We can't keep living this way

Published May 14, 2020

By Rob Schofield

There are a lot of ways to interpret the headline to this commentary.

For some, the obvious allusion is to the current state of pandemic-driven semi-quarantine in which much of the world finds itself mired.

For others, it might just as obviously apply to a pair of recent incidents in Raleigh in which groups of weapon-toting “demonstrators” terrorized the local citizenry by doing their best impressions of war zone militia thugs. (As an aside, one can’t help but wonder if these individuals would have received the same kid-glove treatment they drew from the police if they had been young Black men in hoodies or Latinx meatpackers garbed in bloodstained work clothes.)

Still others might think bigger and see an evident reference to the dire environmental crises and metastasizing economic inequality that plague our planet.

For those lucky enough, however, to have been exposed to the research and writings of Prof. Dirk Philipsen of Duke University, another problem might just come to mind – a problem to which all of the others listed above can, at least in part, be traced.

Philipsen was the featured speaker last week at an online event hosted by the group Interfaith Creation Care of the Triangle. (You can click here to check it out.) During his talk, he explored a long-ignored elephant in the public policy room that could provide an important key to addressing much of what ails our weary 21st Century world.

The subject is how we measure the economic health and well-being of society, and the disastrous effect of our unhealthy obsession with a concept known as Gross Domestic Product (or “GDP”) – what Philipsen refers to as the “dangerous little big number.”

For decades, Philipsen points out, law and policy makers, economists, academics, business leaders and journalists  have measured the economic health of every political and geographic subdivision – nations, states, continents, strategic alliances – by using this metric.

It’s an approach that inevitably leads to some massive problems.

First, there’s the crudeness and imprecision of an indicator that simply measures all economic activity and deems it good. As Philipsen explains, GDP simply measures “indiscriminate output.” All kinds of destructive economic activity contribute toward GDP and, thereby, “well-being.” This includes nuclear missiles and assault weapons, oil spills and bottled water, drug addiction and long automobile commutes. All activity associated with these things is counted toward GDP.

Meanwhile, an exhaustive list of things that we would almost all consider better indicators of societal well-being – clean, fresh, natural water and an abundance of natural resources; peaceful communities and freedom from violence and fear; equal opportunity and the availability of meaningful work – are not counted. As Philipsen puts it, “We look at transactions in the market, not relations. We look at quantity, not quality. We look at output, not outcomes.”

To make matters even worse, society not only measures the wrong conditions with GDP, it has also baked in an expectation of perpetual GDP growth.

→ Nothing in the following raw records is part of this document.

## src/rtl/stt_pkg.sv

```systemverilog
// ----------------------------------------------------------------------------
// stt_pkg
// types and constants shared by the source text tokenizer modules
// ----------------------------------------------------------------------------
package stt_pkg;

  localparam int KIND_W = 4;
  localparam int FIELD_W = 16;

  localparam logic [KIND_W-1:0] KIND_SEMI   = 4'd0;
  localparam logic [KIND_W-1:0] KIND_PLUS   = 4'd1;
  localparam logic [KIND_W-1:0] KIND_MINUS  = 4'd2;
  localparam logic [KIND_W-1:0] KIND_STAR   = 4'd3;
  localparam logic [KIND_W-1:0] KIND_SLASH  = 4'd4;
  localparam logic [KIND_W-1:0] KIND_EQ     = 4'd5;
  localparam logic [KIND_W-1:0] KIND_LT     = 4'd6;
  localparam logic [KIND_W-1:0] KIND_GT     = 4'd7;
  localparam logic [KIND_W-1:0] KIND_STRING = 4'd8;
  localparam logic [KIND_W-1:0] KIND_TYPE   = 4'd9;
  localparam logic [KIND_W-1:0] KIND_IDENT  = 4'd10;

  localparam logic [7:0] CH_NUL   = 8'h00;
  localparam logic [7:0] CH_SEMI  = 8'h3B;
  localparam logic [7:0] CH_PLUS  = 8'h2B;
  localparam logic [7:0] CH_MINUS = 8'h2D;
  localparam logic [7:0] CH_STAR  = 8'h2A;
  localparam logic [7:0] CH_SLASH = 8'h2F;
  localparam logic [7:0] CH_EQ    = 8'h3D;
  localparam logic [7:0] CH_LT    = 8'h3C;
  localparam logic [7:0] CH_GT    = 8'h3E;
  localparam logic [7:0] CH_QUOTE = 8'h22;

  localparam logic [23:0] NAME_INT = "int";
  localparam logic [23:0] NAME_STR = "str";
  localparam logic [23:0] NAME_FUN = "fun";

  localparam logic [1:0] MODE_IDLE   = 2'd0;
  localparam logic [1:0] MODE_IDENT  = 2'd1;
  localparam logic [1:0] MODE_STRING = 2'd2;

  localparam int QUEUE_DEPTH = 4;
  localparam int QUEUE_AW = 2;

  typedef struct packed {
    logic [KIND_W-1:0]  kind;
    logic [FIELD_W-1:0] start;
    logic [FIELD_W-1:0] len;
  } token_t;

  typedef struct packed {
    logic   two;
    token_t tok0;
    token_t tok1;
  } entry_t;

endpackage

```

## src/rtl/stt_front.sv

```systemverilog
// ----------------------------------------------------------------------------
// stt_front
// classifies each text byte, keeps the scan state and builds token entries
// ----------------------------------------------------------------------------
module stt_front #(
  parameter int POS_WIDTH = 16
) (
  input  logic                clk,
  input  logic                rst,
  input  logic [7:0]          text_byte,
  input  logic                text_valid,
  output logic                text_ready,
  input  logic                q_full,
  output logic                push,
  output stt_pkg::entry_t     push_entry
);

  logic [1:0]           mode, mode_next;
  logic [POS_WIDTH-1:0] pos, pos_next;
  logic [POS_WIDTH-1:0] tstart, tstart_next;
  logic [POS_WIDTH-1:0] runlen, runlen_next;
  logic [23:0]          first3, first3_next;

  logic                 is_letter, is_alnum, single_v, idle_scan, is_type;
  logic [stt_pkg::KIND_W-1:0] single_kind;
  logic [POS_WIDTH-1:0] run_ext;
  logic [23:0]          first_ext;
  logic                 tok_a_v, tok_b_v;
  stt_pkg::token_t      tok_a, tok_b;
  logic                 accept;

  assign text_ready = !q_full;
  assign accept = text_valid && text_ready;

  always_comb begin
    is_letter = text_byte inside {[8'h41:8'h5A], [8'h61:8'h7A]};
    is_alnum = is_letter || (text_byte inside {[8'h30:8'h39]});
    single_v = 1'b1;
    case (text_byte)
      stt_pkg::CH_SEMI:  single_kind = stt_pkg::KIND_SEMI;
      stt_pkg::CH_PLUS:  single_kind = stt_pkg::KIND_PLUS;
      stt_pkg::CH_MINUS: single_kind = stt_pkg::KIND_MINUS;
      stt_pkg::CH_STAR:  single_kind = stt_pkg::KIND_STAR;
      stt_pkg::CH_SLASH: single_kind = stt_pkg::KIND_SLASH;
      stt_pkg::CH_EQ:    single_kind = stt_pkg::KIND_EQ;
      stt_pkg::CH_LT:    single_kind = stt_pkg::KIND_LT;
      stt_pkg::CH_GT:    single_kind = stt_pkg::KIND_GT;
      default: begin
        single_kind = stt_pkg::KIND_SEMI;
        single_v = 1'b0;
      end
    endcase
  end

  // run extension with saturating length
  assign run_ext = (runlen == '1) ? runlen : runlen + POS_WIDTH'(1);
  assign first_ext = (runlen < POS_WIDTH'(3)) ? {first3[15:0], text_byte} : first3;
  assign is_type = (runlen == POS_WIDTH'(3)) &&
                   (first3 == stt_pkg::NAME_INT || first3 == stt_pkg::NAME_STR ||
                    first3 == stt_pkg::NAME_FUN);

  always_comb begin
    mode_next = mode;
    tstart_next = tstart;
    runlen_next = runlen;
    first3_next = first3;
    tok_a_v = 1'b0;
    tok_b_v = 1'b0;
    tok_a = '0;
    tok_b = '0;
    idle_scan = 1'b0;
    case (mode)
      stt_pkg::MODE_IDENT: begin
        if (is_alnum) begin
          runlen_next = run_ext;
          first3_next = first_ext;
        end else begin
          tok_a_v = 1'b1;
          tok_a.kind = is_type ? stt_pkg::KIND_TYPE : stt_pkg::KIND_IDENT;
          tok_a.start = stt_pkg::FIELD_W'(tstart);
          tok_a.len = stt_pkg::FIELD_W'(runlen);
          mode_next = stt_pkg::MODE_IDLE;
          idle_scan = (text_byte != stt_pkg::CH_NUL);
        end
      end
      stt_pkg::MODE_STRING: begin
        if (is_alnum) begin
          runlen_next = run_ext;
          first3_next = first_ext;
        end else begin
          tok_a_v = 1'b1;
          tok_a.kind = stt_pkg::KIND_STRING;
          tok_a.start = stt_pkg::FIELD_W'(tstart);
          tok_a.len = stt_pkg::FIELD_W'(runlen);
          mode_next = stt_pkg::MODE_IDLE;
        end
      end
      default: begin
        mode_next = stt_pkg::MODE_IDLE;
        idle_scan = (text_byte != stt_pkg::CH_NUL);
      end
    endcase
    if (idle_scan) begin
      if (single_v) begin
        tok_b_v = 1'b1;
        tok_b.kind = single_kind;
        tok_b.start = stt_pkg::FIELD_W'(pos);
        tok_b.len = '0;
      end else if (text_byte == stt_pkg::CH_QUOTE) begin
        mode_next = stt_pkg::MODE_STRING;
        tstart_next = pos + POS_WIDTH'(1);
        runlen_next = '0;
        first3_next = '0;
      end else if (is_letter) begin
        mode_next = stt_pkg::MODE_IDENT;
        tstart_next = pos;
        runlen_next = POS_WIDTH'(1);
        first3_next = {16'h0000, text_byte};
      end
    end
    if (text_byte == stt_pkg::CH_NUL) begin
      mode_next = stt_pkg::MODE_IDLE;
      pos_next = '0;
    end else begin
      pos_next = pos + POS_WIDTH'(1);
    end
  end

  assign push = accept && (tok_a_v || tok_b_v);
  assign push_entry.two = tok_a_v && tok_b_v;
  assign push_entry.tok0 = tok_a_v ? tok_a : tok_b;
  assign push_entry.tok1 = tok_b;

  always_ff @(posedge clk) begin
    if (rst) begin
      mode <= stt_pkg::MODE_IDLE;
      pos <= '0;
      tstart <= '0;
      runlen <= '0;
      first3 <= '0;
    end else if (accept) begin
      mode <= mode_next;
      pos <= pos_next;
      tstart <= tstart_next;
      runlen <= runlen_next;
      first3 <= first3_next;
    end
  end

endmodule

```

## src/rtl/stt_queue.sv

```systemverilog
// ----------------------------------------------------------------------------
// stt_queue
// small fifo of token entries between the front and the back
// ----------------------------------------------------------------------------
module stt_queue (
  input  logic            clk,
  input  logic            rst,
  input  logic            push,
  input  stt_pkg::entry_t push_entry,
  output logic            full,
  input  logic            pop,
  output logic            q_valid,
  output stt_pkg::entry_t q_entry
);

  stt_pkg::entry_t               mem [stt_pkg::QUEUE_DEPTH];
  logic [stt_pkg::QUEUE_AW-1:0]  wr_ptr, rd_ptr;
  logic [stt_pkg::QUEUE_AW:0]    count;
  logic                          do_pop;

  assign full = (count == (stt_pkg::QUEUE_AW+1)'(stt_pkg::QUEUE_DEPTH));
  assign q_valid = (count != '0);
  assign q_entry = mem[rd_ptr];
  assign do_pop = pop && q_valid;

  always_ff @(posedge clk) begin
    if (push) begin
      mem[wr_ptr] <= push_entry;
    end
  end

  always_ff @(posedge clk) begin
    if (rst) begin
      wr_ptr <= '0;
      rd_ptr <= '0;
      count <= '0;
    end else begin
      if (push) begin
        wr_ptr <= wr_ptr + stt_pkg::QUEUE_AW'(1);
      end
      if (do_pop) begin
        rd_ptr <= rd_ptr + stt_pkg::QUEUE_AW'(1);
      end
      if (push && !do_pop) begin
        count <= count + (stt_pkg::QUEUE_AW+1)'(1);
      end else if (do_pop && !push) begin
        count <= count - (stt_pkg::QUEUE_AW+1)'(1);
      end
    end
  end

endmodule

```

## src/rtl/stt_back.sv

```systemverilog
// ----------------------------------------------------------------------------
// stt_back
// output register that sends one or two tokens per queue entry
// ----------------------------------------------------------------------------
module stt_back (
  input  logic                        clk,
  input  logic                        rst,
  input  logic                        q_valid,
  input  stt_pkg::entry_t             q_entry,
  output logic                        pop,
  output logic                        token_valid,
  input  logic                        token_ready,
  output logic [stt_pkg::KIND_W-1:0]  token_kind,
  output logic [stt_pkg::FIELD_W-1:0] start_pos,
  output logic [stt_pkg::FIELD_W-1:0] value_len,
  output logic                        last_of_run
);

  logic            held;
  logic            idx;
  stt_pkg::entry_t cur;
  stt_pkg::token_t tok;
  logic            last;
  logic            sent;

  assign tok = idx ? cur.tok1 : cur.tok0;
  assign last = !cur.two || idx;
  assign sent = held && token_ready;
  assign pop = q_valid && (!held || (sent && last));

  assign token_valid = held;
  assign token_kind = tok.kind;
  assign start_pos = tok.start;
  assign value_len = tok.len;
  assign last_of_run = last;

  always_ff @(posedge clk) begin
    if (pop) begin
      cur <= q_entry;
    end
  end

  always_ff @(posedge clk) begin
    if (rst) begin
      held <= 1'b0;
      idx <= 1'b0;
    end else if (pop) begin
      held <= 1'b1;
      idx <= 1'b0;
    end else if (sent) begin
      if (last) begin
        held <= 1'b0;
      end else begin
        idx <= 1'b1;
      end
    end
  end

endmodule

```

## src/rtl/source_text_tokenizer.sv

```systemverilog
// ----------------------------------------------------------------------------
// source_text_tokenizer
// streaming tokenizer for ascii source text
// ----------------------------------------------------------------------------
// Accepts one text byte every cycle while its four-entry token queue has room;
// a byte is classified and the scan state updated in the cycle it is taken.
// Tokens leave through a registered output, one token per cycle while the
// receiver holds token_ready high, so a byte that closes an identifier and is
// itself an operator gives two tokens and holds the output for both. The
// sustained rate is therefore one byte per cycle as long as such double-token
// bytes stay sparse and the output side keeps up; the shared output port sets it.
module source_text_tokenizer #(
  parameter int POS_WIDTH = 16
) (
  input  logic        clk,
  input  logic        rst,
  input  logic [7:0]  text_byte,
  input  logic        text_valid,
  output logic        text_ready,
  output logic [3:0]  token_kind,
  output logic [15:0] start_pos,
  output logic [15:0] value_len,
  output logic        last_of_run,
  output logic        token_valid,
  input  logic        token_ready
);

  logic            push, full, pop, q_valid;
  stt_pkg::entry_t push_entry, q_entry;

  stt_front #(
    .POS_WIDTH(POS_WIDTH)
  ) u_front (
    .clk        (clk),
    .rst        (rst),
    .text_byte  (text_byte),
    .text_valid (text_valid),
    .text_ready (text_ready),
    .q_full     (full),
    .push       (push),
    .push_entry (push_entry)
  );

  stt_queue u_queue (
    .clk        (clk),
    .rst        (rst),
    .push       (push),
    .push_entry (push_entry),
    .full       (full),
    .pop        (pop),
    .q_valid    (q_valid),
    .q_entry    (q_entry)
  );

  stt_back u_back (
    .clk         (clk),
    .rst         (rst),
    .q_valid     (q_valid),
    .q_entry     (q_entry),
    .pop         (pop),
    .token_valid (token_valid),
    .token_ready (token_ready),
    .token_kind  (token_kind),
    .start_pos   (start_pos),
    .value_len   (value_len),
    .last_of_run (last_of_run)
  );

endmodule

```

## config.mk

```make
export PLATFORM = sky130hd
export DESIGN_NAME = source_text_tokenizer
export DESIGN_NICKNAME = d
export VERILOG_FILES = /design/src/rtl/stt_pkg.sv /design/src/rtl/stt_front.sv /design/src/rtl/stt_queue.sv /design/src/rtl/stt_back.sv /design/src/rtl/source_text_tokenizer.sv
export SDC_FILE = /design/constraint.sdc
export NUM_CORES = 1
export LEC_CHECK = 0
export BUFFER_PORTS_ARGS = -buffer_cell sky130_fd_sc_hd__buf_2
export CAP_MARGIN = 20
export CORE_MARGIN = 4
export CORE_UTILIZATION = 30
export CTS_CLUSTER_SIZE = 30
export DETAILED_ROUTE_END_ITERATION = 10
export SYNTH_ARGS = -nofsm -noshare
export SYNTH_HDL_FRONTEND = slang
export SYNTH_SLANG_ARGS = --single-unit
```

## constraint.sdc

```tcl
create_clock -name clk -period 5.6 [get_ports clk]
set_clock_uncertainty 0.15 [all_clocks]
set_input_delay 1.12 -clock clk [delete_from_list [all_inputs] [get_ports clk]]
set_output_delay 1.12 -clock clk [all_outputs]
set_load 0.005 [all_outputs]
```

# Yosys cells after proc, flatten, opt, wreduce, memory -nomap -nowiden
# Memories as Yosys holds them, arrays and structs flattened. A register that Yosys moved wholly into a read port is not among the register bits.
# Cells that the tools add are included.
dict set report op_classes {
  n_addsub 6
  mul 0
  div_mod_pow 0
  magnitude_cmp 7
  n_eq_ne 17
  n_shift 0
  muxes 47
  n_bitwise 2
  reduce_logical 38
}
# op count
set op_table {}
lappend op_table {{36-bit 2-to-1 mux} 5}
lappend op_table {{24-bit 2-to-1 mux} 7}
lappend op_table {{16-bit 2-to-1 mux} 10}
lappend op_table {{24-bit by 23-bit equality test with 1-bit output, second input constant} 3}
lappend op_table {{8-bit by 6-bit equality test with 1-bit output, second input constant} 9}
lappend op_table {{36-bit one-hot mux with 2 select lines} 1}
lappend op_table {{35-bit 2-to-1 mux} 1}
lappend op_table {{16-bit by 1-bit adder with 16-bit output, second input constant} 2}
lappend op_table {{3-bit one-hot mux with 7 select lines} 1}
lappend op_table {{16-bit equality test, second input constant} 1}
lappend op_table {{16-bit by 2-bit equality test with 1-bit output, second input constant} 1}
lappend op_table {{8-bit by 7-bit greater-or-equal comparator with 1-bit output, second input constant} 2}
lappend op_table {{8-bit by 7-bit <= comparator with 1-bit output, second input constant} 2}
lappend op_table {{16-bit by 2-bit < comparator with 1-bit output, second input constant} 1}
lappend op_table {{2-bit 2-to-1 mux} 8}
lappend op_table {{1-bit logical AND} 13}
lappend op_table {{1-bit 2-to-1 mux} 11}
lappend op_table {{2-bit nonzero test} 5}
lappend op_table {{8-bit by 6-bit greater-or-equal comparator with 1-bit output, second input constant} 1}
lappend op_table {{8-bit by 6-bit <= comparator with 1-bit output, second input constant} 1}
lappend op_table {{8-bit logical NOT} 1}
lappend op_table {{8-bit nonzero test} 1}
lappend op_table {{8-bit OR reduction} 1}
lappend op_table {{1-bit logical OR} 6}
lappend op_table {{other kinds (14)} 23}
dict set report totals {
  regBits 83
  latchBits 0
  ramBits 292
  romBits 0
  in_bits 12
  out_inout_bits 39
  elab_cells 128
  memories 1
}
# memory words width rd rd_ports_with_merged_regs wr line_no
set mem_list {}
lappend mem_list {u_queue.mem 4 73 1 1 1 stt_queue.sv:16} ;# stt_pkg::entry_t mem [stt_pkg::QUEUE_DEPTH];

# Logic depth before layout (Yosys ltp)
# Gate-level depths: netlist (run 1).
dict set report logic_depth {
  depth_word 13
  ltp_mapped 12
}

# By module
# Synthesis (run 1) repeated with hierarchy kept, for this count alone.
dict set report unflattened {
  hier_cells 1136
  hier_area_um2 18308.8
}
# mod n_inst cells_each area_each_um2
set modules_own_cells {}
lappend modules_own_cells {stt_queue 1 425 11046.8}
lappend modules_own_cells {stt_front 1 586 4528.1}
lappend modules_own_cells {stt_back 1 125 2733.9}

# Worst setup path after synthesis (run 1)
# No wires, ideal clock.
dict set report synth_timing {
  kind {input port to flip-flop}
  from {input port token_ready}
  to {register u_queue.count[2] (netlist name)}
  t_arrival_ns 5.292
  required_ns 5.380
  path_slack_ns 0.088
  cell_stages 9
  path_buffers 0
  cell_sequence {nand2_1 > a21oi_1 > inv_1 > ha_1 > inv_1 > fa_1 > xor2_1 > or3_1 > a21oi_1}
}
dict set report synth_via {
  elab_chain_cells 8
}
# element line_no
set synth_rtl {}
lappend synth_rtl {{start: declaration} source_text_tokenizer.sv:25} ;# input logic token_ready
lappend synth_rtl {{1-bit logical AND *} stt_back.sv:28} ;# assign sent = held && token_ready;
lappend synth_rtl {{1-bit logical AND *} stt_back.sv:29} ;# assign pop = q_valid && (!held || (sent && last));
lappend synth_rtl {{1-bit logical OR *} stt_back.sv:29}
lappend synth_rtl {{1-bit logical AND *} stt_back.sv:29}
lappend synth_rtl {{named net pop} source_text_tokenizer.sv:28} ;# logic push, full, pop, q_valid;
lappend synth_rtl {{1-bit logical AND *} stt_queue.sv:24} ;# assign do_pop = pop && q_valid;
lappend synth_rtl {{1-bit logical NOT} stt_queue.sv:44} ;# if (push && !do_pop) begin
lappend synth_rtl {{1-bit logical AND} stt_queue.sv:44}
lappend synth_rtl {{3-bit 2-to-1 mux or 2-bit nonzero test (tied branches)} n/a}
lappend synth_rtl {{end signal: assignment} stt_queue.sv:45} ;# count <= count + (stt_pkg::QUEUE_AW+1)'(1);
lappend synth_rtl {{end signal: assignment} stt_queue.sv:47} ;# count <= count - (stt_pkg::QUEUE_AW+1)'(1);
lappend synth_rtl {{end: declaration} stt_queue.sv:18} ;# logic [stt_pkg::QUEUE_AW:0] count;
# The timed path passes the listed nets; every way through them passes the cells marked *.
# A chain may end at the register's enable or synchronous reset.

# Worst setup path in the final report (run 1)
dict set report layout_timing {
  from {input port text_byte[2]}
  to {register u_queue.count[2] (netlist name)}
}
dict set report layout_via {
  elab_chain_cells 12
}
# element line_no
set layout_rtl {}
lappend layout_rtl {{start: declaration} source_text_tokenizer.sv:17} ;# input logic [7:0] text_byte,
lappend layout_rtl {{8-bit by 7-bit greater-or-equal comparator with 1-bit output or 8-bit by 7-bit <= comparator with 1-bit output (tied branches)} stt_front.sv:36} ;# is_letter = text_byte inside {[8'h41:8'h5A], [8'h61:8'h7A]};
lappend layout_rtl {{1-bit logical AND} stt_front.sv:36}
lappend layout_rtl {{2-bit nonzero test} stt_front.sv:36}
lappend layout_rtl {{1-bit logical OR} stt_front.sv:37} ;# is_alnum = is_letter || (text_byte inside {[8'h30:8'h39]});
lappend layout_rtl {{1-bit 2-to-1 mux} stt_front.sv:74} ;# if (is_alnum) begin
lappend layout_rtl {{1-bit one-hot mux with 2 select lines} stt_front.sv:72} ;# case (mode)
lappend layout_rtl {{1-bit 2-to-1 mux} stt_front.sv:103} ;# if (idle_scan) begin
lappend layout_rtl {{1-bit logical OR *} stt_front.sv:129} ;# assign push = accept && (tok_a_v || tok_b_v);
lappend layout_rtl {{1-bit logical AND *} stt_front.sv:129}
lappend layout_rtl {{named net push} source_text_tokenizer.sv:28}
lappend layout_rtl {{1-bit logical NOT} stt_queue.sv:46} ;# end else if (do_pop && !push) begin
lappend layout_rtl {{1-bit logical AND} stt_queue.sv:46}
lappend layout_rtl {{2-bit nonzero test (no source line)} n/a}
# Marked as above.
File: config.mk
export PLATFORM = sky130hd
export DESIGN_NAME = profile_segment_split_z_map
export DESIGN_NICKNAME = d
export VERILOG_FILES = /design/src/design/psz_pkg.sv /design/src/design/profile_segment_split_z_map.sv /design/src/design/psz_muldiv.sv /design/src/design/psz_datapath.sv /design/src/design/psz_ctrl.sv
export SDC_FILE = /design/constraint.sdc
export NUM_CORES = 2
export LEC_CHECK = 0
export BUFFER_PORTS_ARGS = -buffer_cell sky130_fd_sc_hd__clkbuf_2
export CORE_MARGIN = 2
export CORE_UTILIZATION = 57
export CTS_CLUSTER_SIZE = 16
export DETAILED_ROUTE_END_ITERATION = 7
export HOLD_SLACK_MARGIN = 0.08
export PLACE_DENSITY = 0.75
export SETUP_SLACK_MARGIN = 0.4
export SLEW_MARGIN = 15
export SYNTH_ARGS = -nofsm -noshare
export SYNTH_HDL_FRONTEND = slang
export SYNTH_SLANG_ARGS = --single-unit
export TNS_END_PERCENT = 5
File: constraint.sdc
create_clock -name clock -period 9.8 [get_ports clock]
set_clock_uncertainty 0.2 [all_clocks]
set_input_delay 1.47 -clock clock [delete_from_list [all_inputs] [get_ports clock]]
set_output_delay 1.47 -clock clock [all_outputs]
set_load 0.02 [all_outputs]
File: src/hw/rtl/nsv_pkg.sv
// ----------------------------------------------------------------------------
// nsv_pkg
// Shared types, character codes and decode helpers for the sentence validator.
// ----------------------------------------------------------------------------
package nsv_pkg;

    localparam logic [7:0] CH_CR     = 8'd13;
    localparam logic [7:0] CH_LF     = 8'd10;
    localparam logic [7:0] CH_DOLLAR = 8'h24;
    localparam logic [7:0] CH_STAR   = 8'h2A;
    localparam logic [7:0] CH_COMMA  = 8'h2C;

    localparam logic [5:0] FIELD_MAX = 6'd63;
    localparam logic [2:0] ADDR_MAX  = 3'd7;
    localparam logic [2:0] ADDR_LEN  = 3'd5;

    // type letters packed first character high
    localparam logic [23:0] CODE_GGA = 24'h474741;
    localparam logic [23:0] CODE_RMC = 24'h524D43;
    localparam logic [23:0] CODE_VTG = 24'h565447;
    localparam logic [23:0] CODE_GSA = 24'h475341;
    localparam logic [23:0] CODE_GSV = 24'h475356;

    localparam logic [4:0] MIN_GGA = 5'd15;
    localparam logic [4:0] MIN_RMC = 5'd12;
    localparam logic [4:0] MIN_VTG = 5'd9;
    localparam logic [4:0] MIN_GSA = 5'd18;
    localparam logic [4:0] MIN_GSV = 5'd4;

    typedef enum logic [2:0] {
        ST_OK         = 3'd0,
        ST_FORMAT     = 3'd1,
        ST_MISMATCH   = 3'd2,
        ST_UNKNOWN    = 3'd3,
        ST_FEW_FIELDS = 3'd4
    } status_t;

    typedef enum logic [2:0] {
        TYPE_NONE = 3'd0,
        TYPE_GGA  = 3'd1,
        TYPE_RMC  = 3'd2,
        TYPE_VTG  = 3'd3,
        TYPE_GSA  = 3'd4,
        TYPE_GSV  = 3'd5
    } sentence_type_t;

    typedef struct packed {
        status_t        status;
        sentence_type_t sentence_type;
        logic [5:0]     field_count;
        logic [7:0]     computed_sum;
    } result_t;

    typedef struct packed {
        sentence_type_t sentence_type;
        logic [4:0]     min_fields;
    } type_info_t;

    function automatic type_info_t decode_type(input logic [23:0] letters);
        type_info_t info;
        info.sentence_type = TYPE_NONE;
        info.min_fields    = 5'd0;
        unique case (letters)
            CODE_GGA: begin info.sentence_type = TYPE_GGA; info.min_fields = MIN_GGA; end
            CODE_RMC: begin info.sentence_type = TYPE_RMC; info.min_fields = MIN_RMC; end
            CODE_VTG: begin info.sentence_type = TYPE_VTG; info.min_fields = MIN_VTG; end
            CODE_GSA: begin info.sentence_type = TYPE_GSA; info.min_fields = MIN_GSA; end
            CODE_GSV: begin info.sentence_type = TYPE_GSV; info.min_fields = MIN_GSV; end
            default:  begin info.sentence_type = TYPE_NONE; info.min_fields = 5'd0; end
        endcase
        return info;
    endfunction

    // bit 4 set means not a hex digit
    function automatic logic [4:0] hex_value(input logic [7:0] b);
        logic [4:0] v;
        if (b >= 8'h30 && b <= 8'h39) begin
            v = {1'b0, b[3:0]};
        end else if ((b >= 8'h41 && b <= 8'h46) || (b >= 8'h61 && b <= 8'h66)) begin
            v = {1'b0, b[3:0] + 4'd9};
        end else begin
            v = 5'h10;
        end
        return v;
    endfunction

endpackage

As Philipsen explains, this is simply impossible to sustain on a finite planet. At a rate of just 2% growth – a rate most have long associated with a “moderately” healthy economy – GDP doubles in 35 years.

If one starts at the year 1900, and applies such a growth rate, the basic math principle of exponential growth would mean that GDP would have had to be eight times larger by the year 2000, 64 times larger by 2100 and 512 times larger by 2200. At 3% growth, the numbers quickly work their way into the thousands.

It’s this kind of “logic” that helps to explain the rapidly deteriorating state of our planet, Philipsen argues persuasively – a planet, he notes, on which humans have emitted more carbon dioxide pollution in the last three decades than in all 2 million previous years of human history and on which four individuals now control as much wealth as half the world’s population.

Philipsen’s answer to this madness: building “a reformed capitalism.”  One that “actually serves humanity; an economy that measures what matters; an economy that puts a price on value, instead of only valuing that which has a price.”

We must, he says, have “a fundamental transition away from the growth imperative that is part of the DNA of capitalism.” We need not (and cannot) grow our way to shared prosperity. We have, Philipsen observes, “more than enough” right now to provide everyone on the planet with what they need to lead a healthy, fulfilling and sustainable life. What’s more, if we don’t embrace such a fundamental shift in attitude and soon, we are headed for a dangerous cliff.

The bottom line: Such a transformation obviously presents a massive political challenge. But at this moment in which so many of us are contemplating basic premises of how we live – both individually and as a human family – Professor Philipsen provides several insights that citizens and policymakers would do well to make an important part of their reflections.